Die Wahl der Unterrichtsmethoden steht den Schulen frei. Die Inhalte sind allerdings in staatlichen Richtlinien formuliert und für alle Schulen verbindlich festgelegt. Ob die Schüler den darin bestimmten Leistungsanforderungen gerecht werden, wird mittels landesweiter, staatlicher Tests regelmäßig überprüft. Dies gilt auch für Schulen, die von Minderheiten besucht werden. Seit Mitte der 1980er Jahre können Eltern ihre Kinder etwa auf islamische oder hinduistische Grundschulen schicken.

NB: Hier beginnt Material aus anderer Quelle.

[config.mk]
export PLATFORM = sky130hd
export DESIGN_NAME = lif_neuron_scheduler
export DESIGN_NICKNAME = d
export VERILOG_FILES = /design/src/rtl/lif_neuron_scheduler_pkg.sv /design/src/rtl/lif_neuron_scheduler_potential_update.sv /design/src/rtl/lif_neuron_scheduler.sv
export SDC_FILE = /design/constraint.sdc
export NUM_CORES = 1
export LEC_CHECK = 0
export ABC_AREA = 1
export BUFFER_PORTS_ARGS = -buffer_cell sky130_fd_sc_hd__buf_2
export CAP_MARGIN = 0
export CORE_ASPECT_RATIO = 0.75
export CORE_MARGIN = 5
export CORE_UTILIZATION = 55
export CTS_CLUSTER_SIZE = 12
export DETAILED_ROUTE_END_ITERATION = 8
export PLACE_DENSITY = 0.73
export SLEW_MARGIN = 20
export SYNTH_ARGS = -nofsm -noshare
export SYNTH_HDL_FRONTEND = slang
export SYNTH_SLANG_ARGS = --single-unit
[constraint.sdc]
create_clock -name clk_i -period 4.15 [get_ports clk_i]
set_input_delay 0.6225 -clock clk_i [delete_from_list [all_inputs] [get_ports clk_i]]
set_output_delay 0.6225 -clock clk_i [all_outputs]
set_load 0.01 [all_outputs]
[src/rtl/lif_neuron_scheduler_pkg.sv]
// Shared types and reset constants for the time-multiplexed LIF neuron scheduler.
// The refractory reload value is only used when LIF_SCHED_REFRACTORY_EN is defined.
package lif_sched_pkg;

  typedef enum logic [1:0] {
    IDLE = 2'd0,
    SCAN = 2'd1,
    EMIT = 2'd2
  } sched_state_e;

  localparam int unsigned DEF_WEIGHT  = 1;
  localparam int unsigned DEF_LEAK    = 1;
  localparam int unsigned DEF_THRESH  = 16;
  localparam logic [1:0]  REFR_RELOAD = 2'd3;

endpackage

[src/rtl/lif_neuron_scheduler_potential_update.sv]
// One neuron's membrane update: saturating charge or zero-floored leak,
// followed by the threshold compare on the updated value.
module lif_potential_update #(
  parameter int WIDTH = 8
) (
  input  logic [WIDTH-1:0] v_i,
  input  logic             chg_i,
  input  logic [WIDTH-1:0] weight_i,
  input  logic [WIDTH-1:0] leak_i,
  input  logic [WIDTH-1:0] thresh_i,
  output logic [WIDTH-1:0] v_next_o,
  output logic             fire_o
);

  logic [WIDTH:0]   sum;
  logic [WIDTH-1:0] charged;
  logic [WIDTH-1:0] leaked;

  assign sum     = {1'b0, v_i} + {1'b0, weight_i};
  assign charged = sum[WIDTH] ? '1 : sum[WIDTH-1:0];
  assign leaked  = (v_i > leak_i) ? (v_i - leak_i) : '0;

  assign v_next_o = chg_i ? charged : leaked;
  assign fire_o   = (v_next_o >= thresh_i);

endmodule

[src/rtl/lif_neuron_scheduler.sv]
// Round-robin scheduler sharing one LIF update among N_NEURONS virtual neurons;
// spikes leave on a valid/ready port. Define LIF_SCHED_REFRACTORY_EN for refractory counters.
//
// state | meaning
// IDLE  | paused, ptr retained, no service
// SCAN  | servicing neuron ptr this cycle
// EMIT  | spike for neuron ptr offered downstream, ptr frozen
module lif_neuron_scheduler
  import lif_sched_pkg::*;
#(
  parameter  int WIDTH     = 8,
  parameter  int N_NEURONS = 4,
  localparam int ID_W      = $clog2(N_NEURONS)
) (
  input  logic                 clk_i,
  input  logic                 rst_n_i,
  input  logic                 enable_i,
  input  logic                 clear_i,
  input  logic [N_NEURONS-1:0] spike_in_i,
  input  logic                 cfg_we_i,
  input  logic [WIDTH-1:0]     cfg_weight_i,
  input  logic [WIDTH-1:0]     cfg_leak_i,
  input  logic [WIDTH-1:0]     cfg_thresh_i,
  output logic                 spike_out_valid_o,
  output logic [ID_W-1:0]      spike_out_id_o,
  input  logic                 spike_out_ready_i,
  output logic                 sweep_done_o,
  output logic                 busy_o
);

  localparam logic [ID_W-1:0] LAST = ID_W'(N_NEURONS - 1);

  sched_state_e         state_q, state_d;
  logic [ID_W-1:0]      ptr_q, ptr_d;
  logic [WIDTH-1:0]     v_q [N_NEURONS];
  logic [WIDTH-1:0]     v_d [N_NEURONS];
  logic [N_NEURONS-1:0] pending_q, pending_d;
  logic                 valid_q, valid_d;
  logic [ID_W-1:0]      id_q, id_d;
  logic                 sweep_q, sweep_d;
  logic [WIDTH-1:0]     weight_q, leak_q, thresh_q;

  logic             svc, chg, upd_fire, fire, advance;
  logic [WIDTH-1:0] v_upd, v_new;

  // clear pre-empts the visit; ptr then holds so the neuron is serviced next cycle
  assign svc = (state_q == SCAN) && !clear_i;
  assign chg = pending_q[ptr_q] | spike_in_i[ptr_q];

  lif_potential_update #(.WIDTH(WIDTH)) u_update (
    .v_i      (v_q[ptr_q]),
    .chg_i    (chg),
    .weight_i (weight_q),
    .leak_i   (leak_q),
    .thresh_i (thresh_q),
    .v_next_o (v_upd),
    .fire_o   (upd_fire)
  );

`ifdef LIF_SCHED_REFRACTORY_EN
  logic [1:0] refr_q [N_NEURONS];
  logic [1:0] refr_d [N_NEURONS];
  logic       in_refr;

  assign in_refr = (refr_q[ptr_q] != 2'd0);
  assign fire    = upd_fire & ~in_refr;
  assign v_new   = in_refr ? '0 : v_upd;

  always_comb begin
    refr_d = refr_q;
    if (clear_i) begin
      for (int i = 0; i < N_NEURONS; i++) refr_d[i] = '0;
    end else if (svc) begin
      if (in_refr)   refr_d[ptr_q] = refr_q[ptr_q] - 2'd1;
      else if (fire) refr_d[ptr_q] = REFR_RELOAD;
    end
  end

  always_ff @(posedge clk_i or negedge rst_n_i) begin
    if (!rst_n_i) begin
      for (int i = 0; i < N_NEURONS; i++) refr_q[i] <= '0;
    end else begin
      refr_q <= refr_d;
    end
  end
`else
  assign fire  = upd_fire;
  assign v_new = v_upd;
`endif

  always_ff @(posedge clk_i or negedge rst_n_i) begin
    if (!rst_n_i) begin
      state_q <= IDLE;
    end else begin
      state_q <= state_d;
    end
  end

  always_comb begin
    state_d = state_q;
    case (state_q)
      IDLE:    if (enable_i) state_d = SCAN;
      SCAN: begin
        if (svc && fire)    state_d = EMIT;
        else if (!enable_i) state_d = IDLE;
      end
      EMIT:    if (spike_out_ready_i) state_d = enable_i ? SCAN : IDLE;
      default: state_d = IDLE;
    endcase
  end

  always_comb begin
    advance = 1'b0;
    valid_d = valid_q;
    id_d    = id_q;
    case (state_q)
      SCAN: begin
        if (svc) begin
          if (fire) begin
            valid_d = 1'b1;
            id_d    = ptr_q;
          end else begin
            advance = 1'b1;
          end
        end
      end
      EMIT: begin
        if (spike_out_ready_i) begin
          valid_d = 1'b0;
          advance = 1'b1;
        end
      end
      default: ;
    endcase
    ptr_d   = advance ? ((ptr_q == LAST) ? '0 : ptr_q + 1'b1) : ptr_q;
    sweep_d = advance && (ptr_q == LAST);

    v_d       = v_q;
    pending_d = pending_q | spike_in_i;
    if (clear_i) begin
      for (int i = 0; i < N_NEURONS; i++) v_d[i] = '0;
      pending_d = spike_in_i;
    end else if (svc) begin
      v_d[ptr_q]       = fire ? '0 : v_new;
      pending_d[ptr_q] = 1'b0;
    end
  end

  always_ff @(posedge clk_i or negedge rst_n_i) begin
    if (!rst_n_i) begin
      ptr_q     <= '0;
      pending_q <= '0;
      valid_q   <= 1'b0;
      id_q      <= '0;
      sweep_q   <= 1'b0;
      weight_q  <= WIDTH'(DEF_WEIGHT);
      leak_q    <= WIDTH'(DEF_LEAK);
      thresh_q  <= WIDTH'(DEF_THRESH);
      for (int i = 0; i < N_NEURONS; i++) v_q[i] <= '0;
    end else begin
      ptr_q     <= ptr_d;
      pending_q <= pending_d;
      valid_q   <= valid_d;
      id_q      <= id_d;
      sweep_q   <= sweep_d;
      v_q       <= v_d;
      if (cfg_we_i) begin
        weight_q <= cfg_weight_i;
        leak_q   <= cfg_leak_i;
        thresh_q <= cfg_thresh_i;
      end
    end
  end

  assign spike_out_valid_o = valid_q;
  assign spike_out_id_o    = id_q;
  assign sweep_done_o      = sweep_q;
  assign busy_o            = (state_q != IDLE);

endmodule

* Word-level counts from Yosys, hierarchy flattened
Cells that the tools add are included.
** Word-level totals
- Flip-flop bits (word level) :: 68
- Bits of input ports :: 34
- Output and inout port bits :: 5
- Word-level logic and storage cells :: 83
** Operators by class
- Add/sub/neg operators :: 3
- Order comparisons :: 6
- Equality and inequality tests :: 8
- Mux-type cells :: 35
- Bitwise gates (word level) :: 5
- Reduce and logical (&&, ||, !) cells :: 13
** Operators by type and width (count)
- $mux 32 :: 2
- $mux 8 :: 7
- $bwmux 32 :: 1
- $bmux 8 s2 :: 1
- $demux 8 s2 :: 1
- $mux 1 :: 10
- $mux 2 :: 5
- $add 8x8->9 :: 1
- $ge 8x8->1 :: 1
- $gt 8x8->1 :: 1
- $mux 4 :: 2
- $ne 2x2->1 const B :: 4
- $sub 8x8->8 :: 1
- $pmux 2 s3 :: 1
- $reduce_and 3->1 :: 2
- $reduce_bool 2->1 :: 3
- $logic_and 1x1->1 :: 5
- $and 4x4->4 :: 1
- $bmux 1 s2 :: 2
- $eq 2x2->1 const B :: 2
- $not 4->4 :: 1
- $or 4x4->4 :: 1
- $pmux 1 s2 :: 2
- $reduce_and 4->1 :: 1
- other kinds (12) :: 12

* Longest topological paths before layout
Gate-level depths: netlist of run 1.
- Word-level depth :: 12
- Mapped depth :: 28
- Mapped depth without buffers :: 27

* Hierarchy
Synthesis of run 1 repeated with hierarchy kept, for this count alone.
** Second synthesis, totals
- Cell total of the unflattened synthesis :: 509
- Area, all modules :: 4370.4 um^2
** By module, submodules not included
- lif_neuron_scheduler :: times used 1, cells an instance 312, area each 3240.6 um^2, sequential area each 1705.4 um^2
- lif_potential_update :: times used 1, cells an instance 197, area each 1129.8 um^2, sequential area each 0.0 um^2

* Least setup slack after synthesis of run 1
Ideal clock, no wire load.
- Path kind :: register -> register
- Start :: reg ptr_q[0]
- End :: reg v_q[28] in the netlist's numbering
- Library setup time :: 0.066 ns
- Data arrival time :: 3.523 ns
- Required time :: 4.084 ns
- Path slack :: 0.561 ns
- Cell stages (with the launch flop) :: 22
- Period minus slack after synthesis :: 3.589 ns
- Cells stage by stage :: dfrtp_1 inv_1 buf_2 buf_1 nor2_1 o22ai_1 ha_1 a21oi_1 nor2_1 nor2_1 nand2_1 nor2_8 nand3_2 and2_1 ha_1 a21o_1 nor2_1 nand2_1 clkinv_1 buf_2 nand4_1 nand2_1
** Between the ends
- Longest elaborated chain between the ends :: 12
- Elaborated cells between the ends (all ways) :: 25
** RTL lines
- start, declared :: RTL line lif_neuron_scheduler.sv:34 : logic [ID_W-1:0] ptr_q, ptr_d;
- start signal, assigned :: RTL line lif_neuron_scheduler.sv:161 : ptr_q <= ptr_d;
- $not 2->3 :: RTL line lif_neuron_scheduler.sv:51, lif_neuron_scheduler.sv:144
- $bmux 8 s2 :: RTL line lif_neuron_scheduler.sv:51 : .v_i (v_q[ptr_q]),
- $mux 8 (implied by the code) (2 in a row) :: RTL line lif_neuron_scheduler.sv:51
- $sub 8x8->8, or another cell as far along :: RTL line lif_neuron_scheduler_potential_update.sv:21 : assign leaked = (v_i > leak_i) ? (v_i - leak_i) : '0;
- $mux 8 (on tied branches) :: RTL line lif_neuron_scheduler_potential_update.sv:21, lif_neuron_scheduler_potential_update.sv:20
- $mux 8 :: RTL line lif_neuron_scheduler_potential_update.sv:23 : assign v_next_o = chg_i ? charged : leaked;
- $ge 8x8->1 :: RTL line lif_neuron_scheduler_potential_update.sv:24 : assign fire_o = (v_next_o >= thresh_i);
- $mux 8 :: RTL line lif_neuron_scheduler.sv:144 : v_d[ptr_q] = fire ? '0 : v_new;
- $bwmux 32 * :: RTL line lif_neuron_scheduler.sv:144
- $mux 32 * :: RTL line lif_neuron_scheduler.sv:143 : end else if (svc) begin
- $mux 32 * :: RTL line lif_neuron_scheduler.sv:140 : if (clear_i) begin
- end signal, assigned :: RTL line lif_neuron_scheduler.sv:166 : v_q <= v_d;
- end, declared :: RTL line lif_neuron_scheduler.sv:35 : logic [WIDTH-1:0] v_q [N_NEURONS];
Mark *: on every way between the ends. The rest lies on a longest branch, timed or not. The select of a mux whose other input is x is not followed.
A chain may end at the register's enable or synchronous reset.

* Final worst setup path of run 1
- Start :: reg ptr_q[0]
- End :: reg v_q[1] in the netlist's numbering
The elaborated chain is that of the path after synthesis.

==> results of run 1 <==
==> final cells by class <==
cell class | count | area (µm²) | share of cell area [%]
Clock buffer | 15 | 176 | 3.50
Timing Repair inverter | 1 | 5.00 | 0.0994
Timing Repair Buffer | 58 | 408 | 8.10
Multi-Input combinational cell | 395 | 2320 | 46.0
Clock inverter | 1 | 5.00 | 0.0994
Sequential cell | 68 | 1710 | 33.9
Tap cell | 101 | 126 | 2.51
Inverter | 76 | 289 | 5.74
==> sequential cells by signal, indices dropped and copies added (netlist names) <==
name,cells
leak_q,8
thresh_q,8
spike_out_valid_o,1
sweep_done_o,1
v_q,32
weight_q,8
state_q,2
spike_out_id_o,2
ptr_q,2
pending_q,4
==> synthesized netlist by cell type, drive strengths merged, types with 2 or more instances <==
| cell type | number |
|---|---|
| buf | 6 |
| nand2 | 171 |
| nand3b | 2 |
| dfrtp | 65 |
| o22ai | 7 |
| o21ai | 52 |
| ha | 32 |
| and2 | 5 |
| xnor2 | 3 |
| fa | 2 |
| clkbuf | 7 |
| inv | 75 |
| dfstp | 3 |
| xor2 | 2 |
| a21oi | 18 |
| or2 | 3 |
| a32oi | 2 |
| nand3 | 25 |
| mux2 | 10 |
| a21o | 2 |
| nor2 | 32 |
| nand4 | 26 |
==> logic make-up (layout without fill, tap and decap cells) <==
logic type | after synthesis | after routing | share of synthesized area (%)
simple gates | 265 | 265 | 27.4
buf+inv | 89 | 151 | 7.97
compound gates | 81 | 81 | 10.7
flops | 68 | 68 | 39.9
fa+ha+maj | 34 | 34 | 10.3
mux | 10 | 10 | 2.64
xor+xnor | 5 | 5 | 1.03
==> per-layer routing <==
layer / up-vias / routed length [µm] / track usage, %
li1: 1907 / - / -
met1: 1867 / 5230 / 33.2
met2: 208 / 4940 / 34.1
met3: 27 / 1030 / 7.40
met4: 0 / 283 / 8.07
met5: - / 0 / 0
==> what timing repair did <==
action,in CTS,in global routing
cloned,0,3
setup endpoints to repair,5,40
hold buffers,0,0
setup buffers,0,11
hold endpoints to repair,0,0
resized for setup,1,31
pin swaps,0,5
==> through the flow <==
| step | setup TNS, ns | std cells | hold slack, ns | utilization (%) |
|---|---|---|---|---|
| 6_report | 0 | 715 | 0.292 | 67.4 |
| 5_1_grt | -0.317 | 715 | 0.360 | 67.4 |
| 4_1_cts | 0 | 701 | 0.316 | 64.1 |
| 3_5_place_dp | 0 | 685 | 0.464 | 61.6 |
| 3_3_place_gp | 0 | 685 | 0.451 | 61.6 |
| 2_1_floorplan | 0 | 552 | 0.327 | - |
==> worst min path at each step <==
| stage | from | endpoint | slack, ns |
|---|---|---|---|
| after floorplan | rst_n_i | leak_q[1] | 0.33 |
| after global placement | spike_out_valid_o | spike_out_valid_o | 0.45 |
| after detailed placement | v_q[13] | v_q[13] | 0.46 |
| after CTS | rst_n_i | weight_q[5] | 0.32 |
| after global routing | rst_n_i | leak_q[2] | 0.36 |
| final | rst_n_i | weight_q[5] | 0.29 |
==> critical path: cells and delay by family, from the launching register on <==
family / cells / cell delay [ns]
DFF: 1 / 0.44
AOI/OAI and AO/OA: 4 / 0.76
buffers and inverters: 6 / 0.64
and+or+nand+nor: 13 / 1.24
adders and majority gates: 3 / 0.86
==> cell usage in the layout (no fill, tap or decap), drive strengths merged, types with 3 or more instances in the layout <==
cell type and instances:
inv 75, mux2 10, clkbuf 17, nand4 26, and2 5, ha 32
dfstp 3, dfrtp 65, nand3 25, a21oi 18, nand2 171, o21ai 52
o22ai 7, xnor2 3, nor2 32, or2 3, buf 56
==> impl_metrics.py, run 1 <==
metrics = {
    "timing": {
        "max_freq_ghz": 0.249,
        "skew_ns": 0.0111,
        "hold_viol": 0,
        "maxSlewViolCount": 0,
        "fin_ws_ns": 0.127,
        "min_period_over_period_pct": 96.9,
        "grt_setup_unrepaired": "true",
        "relSlewSlack_pct": 38.8,
        "post-route-min-period_ns": 4.02,
        "setup_viol": 0,
        "tightest_slew_ns": 0.918,
    },
    "logic_synthesis": {
        "async_flop_share_pct": 100,
        "ys_seq_elements": 68,
        "synth_nets": 620,
        "synth_ff_type": "dfrtp_1",
        "synth_cell_types": 29,
        "synthCells": 552,
        "yosysSeqAreaShare_pct": 39.9,
        "yosys_warnings": 0,
        "synth-edff-count": 0,
        "syn_area_per_cell_um2": 7.74,
        "netlist_top_cells_area": "dfrtp_1, nand2_1, ha_1",
        "synth_top_cell_area_share_pct": 38.1,
        "syn_area_um2": 4270,
        "synth_top_area_cell": "dfrtp_1",
    },
    "finish": {
        "num-fill-cells": 596,
        "final_cell_area_um2": 5030,
        "area_delta_synth_final_pct": 17.9,
        "nets": 677,
        "num_antenna_cells": 0,
        "drive_gt1_share_pct": 18.7,
    },
    "global_routing": {
        "grt_pass1_wl_mm": 17.8,
        "antenna_found_initial": 0,
        "grtUsageTotal_pct": 23.5,
        "grt.overflow.total": 0,
        "grt_pass1_vias": 3651,
        "grt_max_degree": 40,
    },
    "critical_path": {
        "r2r_cells": 26,
        "max_stage_delay_ns": 0.44,
        "start_kind": "flip-flop",
        "rrSetupSlack_ns": 0.13,
        "crit_path_end": "v_q[1]",
        "crit_path_top_delay_cell": "dfrtp_2",
        "cp.required_ns": 4.43,
        "worstSetupPathType": "reg -> reg",
        "critPathMaxFanout": 13,
        "crit_path_start": "ptr_q[0]",
        "endpoint_kind": "flip-flop",
        "timing.rr.start": "ptr_q[0]",
        "arrival_ns": 4.31,
        "crit_path_frequent_cell": "nand2_1",
        "r2r-end": "v_q[1]",
    },
    "die": {
        "ioPinCount": 39,
        "die_y_um": 86.3,
        "core_area_um2": 7470,
        "fp.dieW_um": 112,
        "num_rows": 27,
        "floorplan.initialDensity_pct": 57.2,
        "dieArea_um2": 9640,
    },
    "route": {
        "postRouteAntennaNets": 0,
        "drt_iter0_drc": 414,
        "dr.pass1.iters": 5,
        "via_per_inst": 5.61,
        "routed_wl_mm": 11.5,
        "routedWlPerCell_um": 16.1,
        "route.detailed.drc": 0,
        "via_count": 4009,
    },
    "clocking": {
        "clk_pin_slew_ns": 0.07,
        "cts_sinks": 68,
        "htreeDepth": 3,
        "cts.path.max_buffers": 2,
        "cts_buffers": 9,
        "cts_tree": "yes",
        "cts-root-buf": "clkbuf_8",
        "insertion_delay_ns": 0.36,
    },
    "placed_design": {
        "dpl.hpwl_mm": 7.95,
        "io_buffers": 38,
        "place_congestion": 0.927,
        "pre_cts_slack_ns": 0.0109,
        "postPlaceCellArea_um2": 4600,
    },
    "run": {
        "drv_cap": 0,
    },
    "min_path": {
        "hold_path.class": "in -> async",
    },
    "status": {
        "status": "completed",
    },
}
Power of run 1 is not shown: default switching activity piles up to over one toggle a cycle in this logic, so the estimate is an artifact.
==> run 2, diff against run 1 <==
- ABC_AREA: 1 -> default
==> impl_metrics.py, run 2 <==
metrics = {
    "status": {
        "status": "complete, but fails checks",
        "violations": "negative setup slack",
    },
    "route": {
        "postRouteAntennaNets": 0,
        "drt_iter0_drc": 226,
        "route.detailed.drc": 0,
        "routed_wl_mm": 10.4,
        "routedWlPerCell_um": 18.6,
        "via_count": 3301,
        "dr.pass1.iters": 4,
        "via_per_inst": 5.93,
    },
    "global_routing": {
        "grtUsageMet3_pct": 5.80,
        "busiest_layer": "met1",
        "antenna_found_initial": 0,
        "grt_max_degree": 39,
        "met1_usage_pct": 34.4,
        "use_met2_pct": 34.3,
        "grt_pass1_wl_mm": 16.5,
        "grt.overflow.total": 0,
        "grt_pass1_vias": 3287,
        "grtUsageTotal_pct": 23.5,
    },
    "timing": {
        "tns_ns": -0.518,
        "post-route-min-period_ns": 4.26,
        "fin_ws_ns": -0.114,
        "grt_setup_unrepaired": "true",
        "min_period_over_period_pct": 103,
        "skew_ns": 0.00661,
        "hold_slack_ns": 0.391,
        "relSlewSlack_pct": 41.7,
        "maxSlewViolCount": 0,
        "max_freq_ghz": 0.235,
        "tightest_slew_ns": 0.874,
        "hold_viol": 0,
        "setup_viol": 7,
    },
    "logic_synthesis": {
        "syn_area_um2": 4010,
        "synth_cell_types": 58,
        "yosys_warnings": 0,
        "yosysSeqAreaShare_pct": 42.5,
        "synth-edff-count": 0,
        "syn_area_per_cell_um2": 10.5,
        "synth_nets": 449,
        "netlist_top_cells_area": "dfrtp_1, ha_1, a22o_1",
        "synth_ff_type": "dfrtp_1",
        "synth_top_area_cell": "dfrtp_1",
        "ys_seq_elements": 68,
        "async_flop_share_pct": 100,
        "synthTopCellsByCount": "dfrtp_1, ha_1, nand2_1",
        "synth.most_common_cell": "dfrtp_1",
        "synth_top_cell_area_share_pct": 40.6,
        "synthCells": 381,
    },
    "die": {
        "fp.dieW_um": 109,
        "core_area_um2": 7230,
        "floorplan.initialDensity_pct": 55.5,
        "num_rows": 27,
        "die_y_um": 83.9,
        "ioPinCount": 39,
        "dieArea_um2": 9110,
    },
    "clocking": {
        "cts.path.max_buffers": 2,
        "insertion_delay_ns": 0.35,
        "cts-root-buf": "clkbuf_8",
        "cts_tree": "yes",
        "cts_buffers": 9,
        "cts_sinks": 68,
        "htreeDepth": 3,
        "cts_hold_buf": 0,
        "clk_pin_slew_ns": 0.07,
    },
    "critical_path": {
        "cp.required_ns": 4.39,
        "start_kind": "flip-flop",
        "critPathMaxFanout": 6,
        "arrival_ns": 4.50,
        "crit_path_cell_trace": "mux4_2 > ha_4 > fa_2 > a211o_1 > a31oi_4 > o211ai_1 > nor3_2 > a2bb2oi_2 > inv_1 > ha_4 > nand2_2 > nor3_2 > a21oi_2 > buf_6 > o211ai_1 > o221ai_2 > mux2_4",
        "max_stage_delay_ns": 0.57,
        "endpoint_kind": "flip-flop",
        "worstSetupPathType": "reg -> reg",
        "crit_path_top_delay_cell": "mux4_2",
    },
    "power": {
        "total_power_w": 0.00352,
        "leakage_nw": 2.35,
        "powerDensity_nw_per_um2": 696,
        "ir_worst_vdd_mv": 0.372,
    },
    "finish": {
        "area_delta_synth_final_pct": 26.2,
        "final_common_cell": "dfrtp_1",
        "drive_gt1_share_pct": 36.8,
        "layout.cells.non_filler": 557,
        "nets": 519,
        "num-fill-cells": 559,
        "final_cell_mix": "dfrtp_1, buf_2, buf_4",
        "regMostFlops": "v_q",
        "final_cell_area_um2": 5060,
        "largest_reg_flops": 32,
        "num_antenna_cells": 0,
    },
    "run": {
        "drv_cap": 0,
    },
    "placed_design": {
        "io_buffers": 38,
        "place_inst": 531,
        "dpl.hpwl_mm": 7.42,
        "postPlaceCellArea_um2": 4500,
        "place_congestion": 0.891,
    },
    "min_path": {
        "hold_path.class": "in -> async",
    },
}
[run 2: cell count changes in the layout (fill, tap and decap cells not counted), sizes merged, moves of 8 or more]
cell and delta:
nand2 -140, inv -47, a22o +26, nand4 -24, nand3 -22, buf +19, nor2 -14, o21ai -11
a21oi +8, mux4 +8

Weiter können Eltern wählen, ob sie ihre Kinder auf eine Kategorialschule schicken, an der nur eine Schulform gilt, oder sich für eine Schulgemeinschaft entscheiden. Diese beherbergt mehrere Schularten. Die niederländischen Schulen sind in der Regel keine Gesamtschulen, allenfalls „kooperative Gesamtschulen“ mit mehreren Schulformen unter einem Dach. Seit Ende der 1990er Jahre haben viele Schulen aus finanziellen Gründen miteinander fusioniert, weil dadurch Direktorenstellen eingespart werden.
Grundschule
Die niederländische Grundschulen (basisschool) umfassen acht Klassen, die hier als groepen (Gruppen) bezeichnet werden. Groep 1 bezeichnet die Vierjährigen und groep 8 normalerweise die Zwölfjährigen. Diese groepen umfassen also sowohl den Vorschulbereich (Kindergarten) als auch die weiterführende Schule. Der Unterricht vom 4. bis zum 5. Lebensjahr (groep 1–2) kann inhaltlich mit der Kindergartenpädagogik in Deutschland verglichen werden. Allerdings ist er hier in der Regel verstärkt in den Grundschullehrplan integriert. Ab groep 3 (3. Schuljahr, also sechsjährige) fangen die Kinder an, das Lesen, Schreiben und Rechnen zu erlernen. In den beiden letzten Grundschuljahren beginnt der Englischunterricht, jedoch beginnen stets mehr Grundschulen (2019 bereits 20 % der Grundschulen) Englischunterricht bereits ab groep 1 zu geben[1]; weitere Fremdsprachen werden allein in Schulversuchen angeboten.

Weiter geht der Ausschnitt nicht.